In a pizzeria, owner Vinko Mazarekic turns down his Rod Stewart compact disk and explains how he arrived. Kosovo's gold and silver mines attracted Croatian settlers centuries before, but Croats as well as Albanians suffered recent persecution. Mr. Mazarekic left in 1993, traveled around Croatia, and finally decided to go to Kistanje because of government aid and low taxes. The government repaired the roof and floor of the bar he occupied, he says. Mr. Mazarekic belittles the returning Serbs.

"They want to expel people who have seven or eight children, to leave everything because of one old man," he says, shaking his head. "We just want to do something useful. It's time to leave us alone."

That's pretty much what Croatia is doing. The government recently started building 170 tidy brick homes in Kistanje. The U.S. has promised $200,000 for the infrastructure. Croatia initially said new ethnic-Croat immigrants from Kosovo would get the homes, but Western officials protested, so Croatia agreed to reserve 20 homes for returning Serbs.

Croatia has deflected most diplomatic pressure. Dusan Karanovic, a Serb who returned to Kistanje in 1996 only to be evicted from his home by ethnic Croats, gained support from two U.S. ambassadors and the Croatian ombudsman. Still, his Zagreb lawyer, Slobodan Budak, says the case has bounced around the bureaucracy so much that he isn't sure where it now stands. "It's complicated, on purpose," he says.

Renaming the Streets

The Krajina region seems in little danger of going Serb. Before the war, 11% of the citizens in the Knin municipality were Croats. Now Knin is half the size, and 71% Croat. Streets have new Croatian names. At the police station, where a dozen elderly Serbs line up each morning to get documents signed, all the officers are Croats. Serbian staff members were cleared from the hospital and schools as well, and replaced with Croats from Bosnia, says Knin economist and activist Nevena Zunjic.

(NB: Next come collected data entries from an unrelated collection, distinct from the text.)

$ cat src/rtl/mask_row_assembler.sv
// Rebuilds full pixel-mask rows from 20-bit serializer words and hands them to
// the row driver through a single output register with a valid/ack handshake.
module mask_row_assembler #(
  parameter int IP_CHANNEL_WIDTH = 20,
  parameter int OP_ROW_WIDTH     = 1080,
  parameter int stepSel0         = 16,
  parameter int stepSel1         = 32,
  parameter int stepSel2         = 54
) (
  input  logic                        clk,
  input  logic                        rst_n,
  input  logic                        start,
  input  logic [1:0]                  imageResolution,
  input  logic [10:0]                 frame_rows,
  input  logic [IP_CHANNEL_WIDTH-1:0] DIN,
  output logic                        next,
  output logic [0:OP_ROW_WIDTH-1]     row_out,
  output logic                        row_valid,
  output logic [10:0]                 row_idx,
  input  logic                        row_ack,
  output logic                        busy,
  output logic                        frame_done
);

  localparam int MAX_STEPS = OP_ROW_WIDTH / IP_CHANNEL_WIDTH;
  localparam int CNT_W     = $clog2(MAX_STEPS + 1);

  typedef enum logic [2:0] {
    S_IDLE,
    S_FETCH,
    S_LAST,
    S_XFER,
    S_TAIL
  } state_t;

  state_t                    r_state;
  state_t                    w_state_nxt;
  logic [CNT_W-1:0]          r_steps;
  logic [CNT_W-1:0]          r_req_cnt;
  logic [CNT_W-1:0]          r_cap_cnt;
  logic [10:0]               r_frame_rows;
  logic [10:0]               r_rows_done;
  logic                      r_cap_en;
  logic                      r_row_valid;
  logic [10:0]               r_row_idx;
  logic                      r_busy;
  logic                      r_frame_done;
  logic [0:OP_ROW_WIDTH-1]   r_asm;
  logic [0:OP_ROW_WIDTH-1]   r_row_out;

  logic [CNT_W-1:0]          w_steps_sel;
  logic [CNT_W-1:0]          w_last_step;
  logic [10:0]               w_rows_inc;
  logic                      w_start_ok;
  logic                      w_load;
  logic                      w_ack;
  logic                      w_more_rows;
  logic                      w_next;

  always_comb begin
    w_steps_sel = CNT_W'(stepSel2);
    case (imageResolution)
      2'b00:   w_steps_sel = CNT_W'(stepSel0);
      2'b01:   w_steps_sel = CNT_W'(stepSel1);
      default: w_steps_sel = CNT_W'(stepSel2);
    endcase
  end

  assign w_last_step = r_steps - CNT_W'(1);
  assign w_rows_inc  = r_rows_done + 11'd1;
  assign w_start_ok  = (r_state == S_IDLE) && start && (frame_rows != 11'd0);
  // The output register is free when empty or being drained this very cycle.
  assign w_load      = (r_state == S_XFER) && (!r_row_valid || row_ack);
  assign w_ack       = r_row_valid && row_ack;
  assign w_more_rows = (w_rows_inc < r_frame_rows);
  assign w_next      = (r_state == S_FETCH);

  always_comb begin
    w_state_nxt = r_state;
    case (r_state)
      S_IDLE:  if (w_start_ok) w_state_nxt = S_FETCH;
      S_FETCH: if (r_req_cnt == w_last_step) w_state_nxt = S_LAST;
      S_LAST:  w_state_nxt = S_XFER;
      S_XFER:  if (w_load) w_state_nxt = w_more_rows ? S_FETCH : S_TAIL;
      S_TAIL:  if (w_ack) w_state_nxt = S_IDLE;
      default: w_state_nxt = S_IDLE;
    endcase
  end

  always_ff @(posedge clk) begin
    if (!rst_n) begin
      r_state      <= S_IDLE;
      r_steps      <= '0;
      r_req_cnt    <= '0;
      r_cap_cnt    <= '0;
      r_frame_rows <= '0;
      r_rows_done  <= '0;
      r_cap_en     <= 1'b0;
      r_row_valid  <= 1'b0;
      r_row_idx    <= '0;
      r_busy       <= 1'b0;
      r_frame_done <= 1'b0;
      r_row_out    <= '0;
    end else begin
      r_state      <= w_state_nxt;
      r_cap_en     <= w_next;
      r_frame_done <= 1'b0;
      if (w_start_ok) begin
        r_steps      <= w_steps_sel;
        r_frame_rows <= frame_rows;
        r_req_cnt    <= '0;
        r_cap_cnt    <= '0;
        r_rows_done  <= '0;
        r_busy       <= 1'b1;
      end
      if (r_state == S_FETCH)
        r_req_cnt <= (r_req_cnt == w_last_step) ? '0 : r_req_cnt + CNT_W'(1);
      // Capture index saturates so the final word lands in the last slot.
      if (r_cap_en && (r_cap_cnt != w_last_step))
        r_cap_cnt <= r_cap_cnt + CNT_W'(1);
      if (w_load) begin
        r_row_out   <= r_asm;
        r_row_valid <= 1'b1;
        r_row_idx   <= r_rows_done;
        r_rows_done <= w_rows_inc;
        if (w_more_rows) r_cap_cnt <= '0;
      end else if (w_ack) begin
        r_row_valid <= 1'b0;
      end
      if ((r_state == S_TAIL) && w_ack) begin
        r_frame_done <= 1'b1;
        r_busy       <= 1'b0;
      end
    end
  end

  // Assembly register: word MSB lands on the lowest pixel of its chunk.
  always_ff @(posedge clk) begin
    if (w_start_ok || (w_load && w_more_rows)) begin
      r_asm <= '0;
    end else if (r_cap_en) begin
      for (int k = 0; k < MAX_STEPS; k++) begin
        if (r_cap_cnt == CNT_W'(k))
          r_asm[k*IP_CHANNEL_WIDTH +: IP_CHANNEL_WIDTH] <= DIN;
      end
    end
  end

  assign next       = w_next;
  assign row_out    = r_row_out;
  assign row_valid  = r_row_valid;
  assign row_idx    = r_row_idx;
  assign busy       = r_busy;
  assign frame_done = r_frame_done;

endmodule
$ cat config.mk
export PLATFORM = sky130hd
export DESIGN_NAME = mask_row_assembler
export DESIGN_NICKNAME = d
export VERILOG_FILES = /design/src/rtl/mask_row_assembler.sv
export SDC_FILE = /design/constraint.sdc
export NUM_CORES = 2
export LEC_CHECK = 0
export CORE_MARGIN = 3
export CORE_UTILIZATION = 25
export DETAILED_ROUTE_END_ITERATION = 7
export GPL_TIMING_DRIVEN = 0
export PLACE_DENSITY = 0.42
export RECOVER_POWER = 50
export SKIP_LAST_GASP = 1
export SLEW_MARGIN = 20
export SYNTH_ARGS = -nofsm -noshare
export SYNTH_HDL_FRONTEND = slang
export SYNTH_SLANG_ARGS = --single-unit
$ cat constraint.sdc
create_clock -name clk -period 4.2 [get_ports clk]
set_clock_uncertainty 0.15 [all_clocks]
set_input_delay 0.84 -clock clk [delete_from_list [all_inputs] [get_ports clk]]
set_output_delay 0.84 -clock clk [all_outputs]
set_load 0.1 [all_outputs]
After elaboration in Yosys (flattened, before gate mapping)

Index checks and enable logic that the tools add are counted.

Word-level logic and storage cells: 228
Register bits: 2218
Output and inout port bits: 1095
Input port bits: 37

Bitwise logic cells: 1
Add/subtract/negate cells: 4
Reduce and logical (&&, ||, !) cells: 73
Equality and inequality tests: 64
Muxes and demuxes: 19
Magnitude comparators: 1

Operator list:

| cell                                                                  | number |
|---|---|
| 6-bit equality test, second input constant                            | 22 |
| 2-bit AND reduction                                                   | 54 |
| 6-bit by 5-bit equality test with 1-bit output, second input constant | 16 |
| 6-bit by 4-bit equality test with 1-bit output, second input constant | 8 |
| 6-bit two-way mux                                                     | 7 |
| 6-bit by 3-bit equality test with 1-bit output, second input constant | 4 |
| 11-bit two-way mux                                                    | 2 |
| 3-bit two-way mux                                                     | 5 |
| 3-bit case mux with 5 select lines                                    | 1 |
| 6-bit by 1-bit adder with 6-bit output, second input constant         | 2 |
| 6-bit by 2-bit equality test with 1-bit output, second input constant | 2 |
| 6-bit case mux with 2 select lines                                    | 1 |
| 11-bit by 1-bit adder with 11-bit output, second input constant       | 1 |
| 11-bit < comparator                                                   | 1 |
| 11-bit nonzero test                                                   | 1 |
| 1-bit logical AND                                                     | 7 |
| 3-bit by 2-bit equality test with 1-bit output, second input constant | 2 |
| 6-bit by 1-bit equality test with 1-bit output, second input constant | 1 |
| 6-bit equality test                                                   | 1 |
| 6-bit logical NOT                                                     | 1 |
| 2-bit != test, second input constant                                  | 3 |
| 6-bit != test                                                         | 1 |
| 2-bit nonzero test                                                    | 3 |
| 6-bit by 1-bit subtractor with 6-bit output, second input constant    | 1 |
| 12 further kinds                                                      | 15 |

Longest topological paths before layout

Depth after elaboration: 7
Depth in mapped cells: 14
Depth with buffers taken out: 10

Worst setup path after synthesis

OpenSTA, ideal clock, no wires.

Path type: register -> register
Start: register r_state[0]
End: register r_req_cnt[3]
Clock period less this slack: 4.568 ns
Setup time: 0.104 ns
Path buffers: 0
Arrival: 4.314 ns
Required time: 3.946 ns
Setup slack: -0.368 ns
Cell stages (with the launch flop): 4
Cells stage by stage: dfxtp_1 > nor3b_1 > o311ai_0 > o31ai_1

Elaborated cells on any way between the ends: 6
Classes of those cells: 1 x eq/ne; 1 x mux; 4 x reduce/logical

RTL lines:

| what                                                           | RTL line | text |
|---|---|---|
| start, declared                                                | 36       | `state_t r_state;` |
| start signal, assigned                                         | 105      | `r_state <= w_state_nxt;` |
| 3-bit by 1-bit equality test with 1-bit output (*)             | --       |  |
| named net next                                                 | 16       | `output logic next,` |
| 6-bit two-way mux / 2-bit nonzero test (equally long branches) | --       |  |
| end signal, assigned                                           | 117      | `r_req_cnt <= (r_req_cnt == w_last_step) ? '0 : r_req_cnt + CNT_W'(1);` |
| end, declared                                                  | 39       | `logic [CNT_W-1:0] r_req_cnt;` |

The timed path passes the listed nets; every way through them passes the cells marked *.
A chain may end at the register's enable or synchronous reset.

Worst setup path after layout

Start: register r_rows_done[0]
End: register r_asm[79] (netlist bit)

Word-level cells in the longest chain between the ends: 4

Ends and longest elaborated chain:

| what                                     | RTL line | text |
|---|---|---|
| start, declared                          | 42       | `logic [10:0] r_rows_done;` |
| start signal, assigned                   | 125      | `r_rows_done <= w_rows_inc;` |
| 11-bit by 1-bit adder with 11-bit output | 70       | `assign w_rows_inc = r_rows_done + 11'd1;` |
| 11-bit < comparator                      | 75       | `assign w_more_rows = (w_rows_inc < r_frame_rows);` |
| 1-bit logical AND                        | 139      | `if (w_start_ok \|\| (w_load && w_more_rows)) begin` |
| 1-bit logical OR                         | 139      |  |
| end signal, assigned                     | 140      | `r_asm <= '0;` |
| end signal, assigned by index            | 144      | `r_asm[k*IP_CHANNEL_WIDTH +: IP_CHANNEL_WIDTH] <= DIN;` |
| end, declared                            | 48       | `logic [0:OP_ROW_WIDTH-1] r_asm;` |

No other way between the ends.

==> metrics.cfg <==
[outcome]
outcome = finished with violations
failed_checks = capacitance limit, slew limit

[setup_path]
critPathLaunchType = register
cp_slowest_stage_delay_ns = 0.54
crit_fanout = 10
critPathSlowestCell = a2111o_1
crit_arrival_ns = 4.58
cp.required_ns = 4.81
path_class = reg -> reg
crit_top_cell = nor2_1
crit_path_end_kind = register
r2r_cells = 13
cp_cell_sequence = ha_2 > nand4_1 > nor2_1 > xor2_1 > ha_1 > nand4_1 > nor2_1 > a2111o_1 > nand2_8 > buf_4 > buf_6 > buf_4 > nor2_1

[die]
start_util_pct = 25.2
die_x_um = 564
die-area_mm2 = 0.318
rows = 204
coreArea_mm2 = 0.309
die_h_um = 564
io-pin-count = 1132

[placed_design]
placedCellCount = 14000
routabilityCongestion = 0.835
dp_hpwl_mm = 278
placed_cell_area_mm2 = 0.0944
port_buffers = 1111

[logic_synthesis]
synth_cell_types = 47
netlist_instances = 8718
ys_seq_area_share_pct = 57.0
netlist.area_leader.share_pct = 57.0
async_reset_ff_share_pct = 0
synth_seq_cells = 2215
synthTopCellsByArea = dfxtp_1 (57%), mux2i_1 (14%), nand2_1 (11%)
syn_area_per_cell_um2 = 8.93
synthesis.nets = 8772
yosysWarnings = 0
synthesis.area_mm2 = 0.0778
ys.flop_type = dfxtp_1
synth_top_cell_by_area = dfxtp_1
synth_edf_count = 0

[detailed_routing]
firstDrtPassIters = 8
first_iter_violations = 4172
postRouteAntennaNets = 0
avgRoutedWirePerCell_um = 25.7
drc = 0
drt-vias-per-instance = 4.51
vias = 65100
wl_mm = 371

[sta]
finalCritPeriodShare_pct = 94.5
tightestPinTransition_ns = 1.62
fin_hold_ws_ns = 0.273
max_freq_mhz = 252
grt_setup_unrepaired = no
slew_violations = 16
slew_headroom_pct = -7.36
setup_violations = 0
final.min_clock_period_ns = 3.97
hold_violations = 0

[cts]
cts_buffers = 264
clk_latency_ns = 0.88
clk_pin_slew_ns = 0.06
cts_sinks = 2215
cts-hold-fix-buffers = 0
clockBufferDepth = 4
tritoncts = yes
htree_levels = 5
post_cts.repair.setup_buffers = 0
root_buffer = clkbuf_16

[pwr]
cellPowerDensity_mw_per_mm2 = 445
power.leakage_nw = 40.2
irDropWorstVdd_uv = 252

[layout]
stdcell_count = 14500
drive_gt1_share_pct = 7.36
utilization_pct = 33.3
design_area_mm2 = 0.103
num-nets-final = 10200
n_fill_cell = 32200
syn2layout_area_growth_pct = 32.4

[grt]
grt-ovfl-total = 0
track_usage_pct = 22.4
grt_pass1_wl_mm = 505
antenna_found_initial = 51
first_global_vias = 63500
grt_start_max_net_pins = 14

[hold_path]
min_path_cells = 3
hp-class = in -> reg

[flow_run]
drv_cap = 22

synthesized netlist by cell type (2+ instances only):
master and n:
or2_2 2, dfxtp_1 2215, xor2_1 9, or3_1 7
mux2i_1 1083, buf_2 186, a211oi_1 3, nand3_1 11
nand2_1 2255, a31oi_1 2, clkbuf_1 473, and3b_1 3
or4_1 3, inv_1 16, a21oi_1 1130, and3_1 4
nor3_1 4, a2111oi_0 2, and2_1 12, nor2_1 1148
buf_4 21, buf_1 48, nand3b_1 2, o31ai_1 3
o21ai_0 14, nand4_1 5, nand2b_1 2, nor3b_1 4
a21o_1 3, nor2b_1 8, xnor2_1 7, buf_6 2
ha_1 17
logic make-up (layout without fill, tap and decap cells):
logic type               after synthesis  count (layout)  synth area share [%]
adder cells (fa/ha/maj)               17              17                 0.273
other                                  0              24                     0
flip-flops                          2215            2215                  57.0
buffers and inverters                747            2341                  4.02
AO/OA/AOI/OAI                       1165            1165                  7.59
multiplexers                        1083            1083                  13.9
XOR/XNOR                              16              16                 0.180
AND/OR/NAND/NOR                     3475            3475                  17.0
critical path: cells and delay by family, from the launching register on:
kind | cells | cell delay, ns
and+or+nand+nor | 6 | 0.93
buffers and inverters | 3 | 0.80
adders and majority gates | 2 | 0.63
AOI/OAI and AO/OA | 1 | 0.54
DFF | 1 | 0.51
xor gates and xnor gates | 1 | 0.26
what timing repair did:
action                                   CTS  global route
cloned                                     0             0
gates resized for setup                    9             5
endpoints found under the setup margin  1080           379
through the flow:
stage               setup TNS [ns]  setup slack, ns  total power [mW]
global placement          -2084.89            -1.79              23.1
CTS                              0           0.0115              46.5
floorplan                        0             1.12              22.2
finish                           0            0.230              45.8
global route                     0           0.0333              47.3
detailed placement         -375.84           -0.579              23.1
registers in the layout (all words and copies together), names as in the netlist:
register,cells
r_req_cnt,6
r_frame_rows,11
row_idx,11
r_asm,1080
row_out,1080
busy,1
r_rows_done,11
r_steps,3
r_cap_cnt,6
frame_done,1
r_cap_en,1
row_valid,1
r_state,3
power by group:
| group | leakage (nW) | switching, mW | internal [mW] |
|---|---|---|---|
| Combinational | 18.1 | 1.27 | 0.277 |
| Clock | 4.26 | 9.61 | 13.6 |
| Sequential | 17.8 | 0.0294 | 21.1 |
metal layers:
| layer | GRT usage (%) | up-vias | routed length, um | share of wire (%) |
|---|---|---|---|---|
| met2 | 36.4 | 1924 | 169000 | 45 |
| met1 | 30.0 | 31500 | 168000 | 45 |
| li1 | - | 31200 | - | - |
| met5 | 0 | - | 62 | 0.017 |
| met4 | 5.98 | 10 | 10900 | 2.9 |
| met3 | 4.53 | 455 | 23500 | 6.3 |
cells in the final DEF, fill, tap and decap left out, types with 10 or more instances in the layout:
master / count
a21oi_1: 1130
and2_1: 11
buf_1: 25
buf_12: 15
buf_2: 194
buf_4: 30
bufinv_16: 13
clkbuf_1: 522
clkbuf_16: 265
clkbuf_2: 100
clkbuf_8: 60
clkdlybuf4s50_1: 204
clkinv_2: 27
dfxtp_1: 2215
diode_2: 24
dlygate4sd3_1: 821
ha_1: 16
inv_1: 17
inv_6: 10
mux2i_1: 1083
nand2_1: 2255
nand3_1: 11
nor2_1: 1148
o21ai_0: 14
final cells by class:
type                            count  area [um^2]  area share (%)
Tap cell                         4120         5150            5.00
Antenna cell                       24         60.1          0.0583
Sequential cell                  2215        44300            43.0
Inverter                           17         63.8          0.0619
Clock buffer                      384         7680            7.45
Multi-Input combinational cell   5756        30300            29.5
Timing Repair Buffer             1135        11100            10.8
Clock inverter                     76         1030            1.00
Buffer                            729         3230            3.14
path summary, 6_finish.rpt:
kind                            slack, ns      endpoint           start
worst max-delay path                 0.23     r_asm[79]  r_rows_done[0]
worst min-delay path                 0.27   r_asm[1072]          DIN[7]
worst max register to register       0.23     r_asm[79]  r_rows_done[0]
worst min register to register       0.29  row_out[431]      r_asm[431]
Power figures use the tool's default switching activity.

Residents compete for economic crumbs. The region has rocky soil, a moribund railroad and a small factory that makes screws. Most people live from government handouts of about $100 a month, and even that has been drying up. Croatians from Bosnia say they are second-class citizens because they don't qualify for the free heating-wood and fertilizer given to returning Serbs. The few young Serbs trickling in say they are avoiding being drafted or bombed in Serbia.

Elsewhere, Krajina Serbs are looking abroad. In Bar, a port town on the coast of the Yugoslavia republic Montenegro, Serbs recently petitioned the U.N. to go to Western Europe, as some Kosovar refugees are doing. Some Serbs came to Bar because it was the last stop on the railroad line when they fled Croatia. They occupied some abandoned wooden shacks called "the barracks," and they survive by selling fish or cigarettes.

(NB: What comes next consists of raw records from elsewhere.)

==> src/rtl/fwd_pkg.sv <==
// Shared types and helpers for the decode forwarding / hazard unit.
// Holds the controller state encoding, the register-zero address constant
// and the slice-offset helper used to unpack per-port buses.
package fwd_pkg;

    typedef enum logic {
        RUN   = 1'b0,
        FLUSH = 1'b1
    } state_t;

    // Architectural zero register: never forwarded, always read from the file.
    localparam int unsigned ADDR_ZERO = 0;

    // Low bit of element k in a flat bus of w-bit elements.
    function automatic int unsigned slice_lo(input int unsigned k, input int unsigned w);
        return k * w;
    endfunction

endpackage

==> src/rtl/fwd_pred_queue.sv <==
// Purpose: FIFO of predicted values awaiting verification in MEM.
// Latency: push visible in count/head next cycle; head is read combinationally.
// Backpressure: push ignored when full unless popping the same cycle; pop ignored when empty; clear wins.
// Ports: clk/rst_n, push+push_data, pop, clear -> full, empty, count, head.
module fwd_pred_queue #(
    parameter int WIDTH = 32,
    parameter int DEPTH = 4
) (
    input  logic                     clk,
    input  logic                     rst_n,
    input  logic                     push,
    input  logic [WIDTH-1:0]         push_data,
    input  logic                     pop,
    input  logic                     clear,
    output logic                     full,
    output logic                     empty,
    output logic [$clog2(DEPTH):0]   count,
    output logic [WIDTH-1:0]         head
);

    localparam int PW = $clog2(DEPTH);
    localparam int CW = PW + 1;

    logic [WIDTH-1:0] mem [DEPTH];
    logic [PW-1:0]    wr_ptr;
    logic [PW-1:0]    rd_ptr;
    logic             do_push;
    logic             do_pop;

    assign empty   = (count == '0);
    assign full    = (count == CW'(DEPTH));
    assign do_pop  = pop && !empty;
    // A full queue may still accept an entry when the head leaves this cycle.
    assign do_push = push && (!full || do_pop);
    assign head    = mem[rd_ptr];

    always_ff @(posedge clk or negedge rst_n) begin
        if (!rst_n) begin
            wr_ptr <= '0;
            rd_ptr <= '0;
            count  <= '0;
        end else if (clear) begin
            wr_ptr <= '0;
            rd_ptr <= '0;
            count  <= '0;
        end else begin
            if (do_push) wr_ptr <= wr_ptr + PW'(1);
            if (do_pop)  rd_ptr <= rd_ptr + PW'(1);
            case ({do_push, do_pop})
                2'b10:   count <= count + CW'(1);
                2'b01:   count <= count - CW'(1);
                default: count <= count;
            endcase
        end
    end

    always_ff @(posedge clk) begin
        if (do_push && !clear) mem[wr_ptr] <= push_data;
    end

endmodule

==> src/rtl/fwd_hazard_unit.sv <==
// Purpose: decode operand forwarding (EX>MEM>WB), value-prediction injection, load-use stall, mispredict flush.
// Latency: operands and o_Stall combinational; o_Flush/counters registered (one cycle after the failing resolve).
// Backpressure: o_Stall holds decode on hazards, on a full prediction queue, and for FLUSH_CYCLES after a flush.
// Ports: i_DEC_* read ports, i_EX/MEM/WB_* producers, i_Predict_*, i_MEM_Resolve, i_Squash -> operands, stall, flush, counts.
module fwd_hazard_unit
    import fwd_pkg::*;
#(
    parameter int DATA_WIDTH     = 32,
    parameter int REG_ADDR_WIDTH = 5,
    parameter int NUM_SRC        = 2,
    parameter int PRED_Q_DEPTH   = 4,
    parameter int FLUSH_CYCLES   = 2
) (
    input  logic                                   i_Clk,
    input  logic                                   i_Reset_n,
    input  logic [NUM_SRC-1:0]                     i_DEC_Uses,
    input  logic [NUM_SRC*(REG_ADDR_WIDTH+1)-1:0]  i_DEC_Addr,
    input  logic [NUM_SRC*DATA_WIDTH-1:0]          i_DEC_Data,
    input  logic                                   i_DEC_Advance,
    input  logic                                   i_EX_Writes_Back,
    input  logic                                   i_EX_Valid,
    input  logic [REG_ADDR_WIDTH:0]                i_EX_Write_Addr,
    input  logic [DATA_WIDTH-1:0]                  i_EX_Write_Data,
    input  logic                                   i_MEM_Writes_Back,
    input  logic [REG_ADDR_WIDTH:0]                i_MEM_Write_Addr,
    input  logic [DATA_WIDTH-1:0]                  i_MEM_Write_Data,
    input  logic                                   i_MEM_Resolve,
    input  logic                                   i_WB_Writes_Back,
    input  logic [REG_ADDR_WIDTH:0]                i_WB_Write_Addr,
    input  logic [DATA_WIDTH-1:0]                  i_WB_Write_Data,
    input  logic                                   i_Predict_Made,
    input  logic [DATA_WIDTH-1:0]                  i_Predicted_Data,
    input  logic                                   i_Squash,
    output logic [NUM_SRC*DATA_WIDTH-1:0]          o_DEC_Override_Data,
    output logic                                   o_Stall,
    output logic                                   o_Flush,
    output logic [$clog2(PRED_Q_DEPTH):0]          o_Pred_Q_Count,
    output logic [15:0]                            o_Mispredict_Count
);

    localparam int AW  = REG_ADDR_WIDTH + 1;
    localparam int FCW = $clog2(FLUSH_CYCLES) + 1;
    localparam logic [AW-1:0] ZERO_ADDR = AW'(ADDR_ZERO);

    state_t               state;
    state_t               state_nxt;
    logic [FCW-1:0]       flush_cnt;
    logic [NUM_SRC-1:0]   hazard;
    logic [NUM_SRC-1:0]   pred_used;
    logic                 pred_use;
    logic                 q_full;
    logic                 q_empty;
    logic                 q_push;
    logic                 q_pop;
    logic                 q_clear;
    logic                 mispredict;
    logic                 run;
    logic [DATA_WIDTH-1:0] q_head;

    // ---------------- per-port forwarding ----------------
    for (genvar k = 0; k < NUM_SRC; k++) begin : g_port
        logic [AW-1:0]         addr;
        logic [DATA_WIDTH-1:0] rf_data;
        logic [DATA_WIDTH-1:0] fwd_data;
        logic                  rd_en;
        logic                  ex_hit;
        logic                  mem_hit;
        logic                  wb_hit;
        logic                  hz;
        logic                  pu;

        assign addr    = i_DEC_Addr[slice_lo(k, AW) +: AW];
        assign rf_data = i_DEC_Data[slice_lo(k, DATA_WIDTH) +: DATA_WIDTH];
        // Zero register reads never match a producer.
        assign rd_en   = i_DEC_Uses[k] && (addr != ZERO_ADDR);
        assign ex_hit  = rd_en && i_EX_Writes_Back  && (addr == i_EX_Write_Addr);
        assign mem_hit = rd_en && i_MEM_Writes_Back && (addr == i_MEM_Write_Addr);
        assign wb_hit  = rd_en && i_WB_Writes_Back  && (addr == i_WB_Write_Addr);

        always_comb begin
            fwd_data = rf_data;
            hz       = 1'b0;
            pu       = 1'b0;
            if (ex_hit) begin
                // The youngest producer owns the register even if its value is not ready.
                if (i_EX_Valid)          fwd_data = i_EX_Write_Data;
                else if (i_Predict_Made) begin
                    fwd_data = i_Predicted_Data;
                    pu       = 1'b1;
                end else                 hz = 1'b1;
            end else if (mem_hit) begin
                fwd_data = i_MEM_Write_Data;
            end else if (wb_hit) begin
                fwd_data = i_WB_Write_Data;
            end
        end

        assign o_DEC_Override_Data[slice_lo(k, DATA_WIDTH) +: DATA_WIDTH] = fwd_data;
        assign hazard[k]    = hz;
        assign pred_used[k] = pu;
    end

    // ---------------- prediction queue ----------------
    assign run        = (state == RUN);
    assign pred_use   = |pred_used;
    assign q_pop      = run && i_MEM_Resolve && !q_empty;
    assign mispredict = q_pop && (q_head != i_MEM_Write_Data);
    // One entry per advancing instruction, regardless of how many ports consumed it.
    assign q_push     = run && pred_use && i_DEC_Advance && !o_Stall;
    assign q_clear    = mispredict || i_Squash;

    fwd_pred_queue #(
        .WIDTH (DATA_WIDTH),
        .DEPTH (PRED_Q_DEPTH)
    ) u_pred_queue (
        .clk       (i_Clk),
        .rst_n     (i_Reset_n),
        .push      (q_push),
        .push_data (i_Predicted_Data),
        .pop       (q_pop),
        .clear     (q_clear),
        .full      (q_full),
        .empty     (q_empty),
        .count     (o_Pred_Q_Count),
        .head      (q_head)
    );

    // ---------------- controller ----------------
    always_ff @(posedge i_Clk or negedge i_Reset_n) begin
        if (!i_Reset_n) state <= RUN;
        else            state <= state_nxt;
    end

    always_comb begin
        state_nxt = state;
        case (state)
            RUN:     if (mispredict)       state_nxt = FLUSH;
            FLUSH:   if (flush_cnt == '0)  state_nxt = RUN;
            default:                       state_nxt = RUN;
        endcase
    end

    always_comb begin
        o_Stall = 1'b0;
        if (i_Reset_n) begin
            if (state == FLUSH) o_Stall = 1'b1;
            // A full queue only blocks a new prediction if the head is not retiring now.
            else                o_Stall = (|hazard) || (pred_use && q_full && !i_MEM_Resolve);
        end
    end

    always_ff @(posedge i_Clk or negedge i_Reset_n) begin
        if (!i_Reset_n) begin
            flush_cnt          <= '0;
            o_Flush            <= 1'b0;
            o_Mispredict_Count <= '0;
        end else begin
            o_Flush <= mispredict;
            if (mispredict) begin
                flush_cnt <= FCW'(FLUSH_CYCLES - 1);
                if (o_Mispredict_Count != 16'hFFFF)
                    o_Mispredict_Count <= o_Mispredict_Count + 16'd1;
            end else if (state == FLUSH && flush_cnt != '0) begin
                flush_cnt <= flush_cnt - FCW'(1);
            end
        end
    end

endmodule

Among the barracks residents is Ranka Milosevic, 43, who owned a tavern in the Croatian mountain town of Slunj. She says a lawyer is trying to retrieve her home from the Croatian villager who occupied it. She wants to sell it. When Ms. Milosevic visited Slunj last year, she says neighbors had her arrested. "I'll never go back," she says, shaking her head. "We all want to go abroad somewhere."

In Slunj, neighbors dispute her account. Across the town square from Ms. Milosevic's house, a Catholic church that was burned during the 1991 Serb uprising is still being repaired. In the rectory, over brandy, Rev. Petar Bogut notes that the law says nobody should lose property, the church says to love your enemy, and no one accuses Ms. Milosevic of atrocities. Still, he says, covering his face with his hands, "maybe it would be best for her" to stay away.